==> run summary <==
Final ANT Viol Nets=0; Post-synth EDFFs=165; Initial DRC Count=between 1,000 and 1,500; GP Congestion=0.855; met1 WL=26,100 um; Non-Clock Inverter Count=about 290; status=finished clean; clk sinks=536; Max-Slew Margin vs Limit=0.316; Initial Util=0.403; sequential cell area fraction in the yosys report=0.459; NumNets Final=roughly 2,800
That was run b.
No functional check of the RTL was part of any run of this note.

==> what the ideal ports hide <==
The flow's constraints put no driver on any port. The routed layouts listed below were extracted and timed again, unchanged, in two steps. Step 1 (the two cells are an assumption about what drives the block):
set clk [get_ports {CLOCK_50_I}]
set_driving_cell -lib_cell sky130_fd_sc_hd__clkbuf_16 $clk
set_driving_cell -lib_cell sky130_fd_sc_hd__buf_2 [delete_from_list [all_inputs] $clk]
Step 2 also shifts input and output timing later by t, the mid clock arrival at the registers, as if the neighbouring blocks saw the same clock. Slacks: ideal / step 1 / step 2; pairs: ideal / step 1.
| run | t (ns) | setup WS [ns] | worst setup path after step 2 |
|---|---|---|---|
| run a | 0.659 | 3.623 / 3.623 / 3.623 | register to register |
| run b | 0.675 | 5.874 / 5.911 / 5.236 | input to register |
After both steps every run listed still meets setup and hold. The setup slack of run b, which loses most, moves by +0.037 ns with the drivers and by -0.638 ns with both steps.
----------
# [EXERCISE]
List each line of the entries that holds the string "ideal".

# [ANSWER TO THIS EXERCISE]
==> what the ideal ports hide <==
Step 2 also shifts input and output timing later by t, the mid clock arrival at the registers, as if the neighbouring blocks saw the same clock. Slacks: ideal / step 1 / step 2; pairs: ideal / step 1.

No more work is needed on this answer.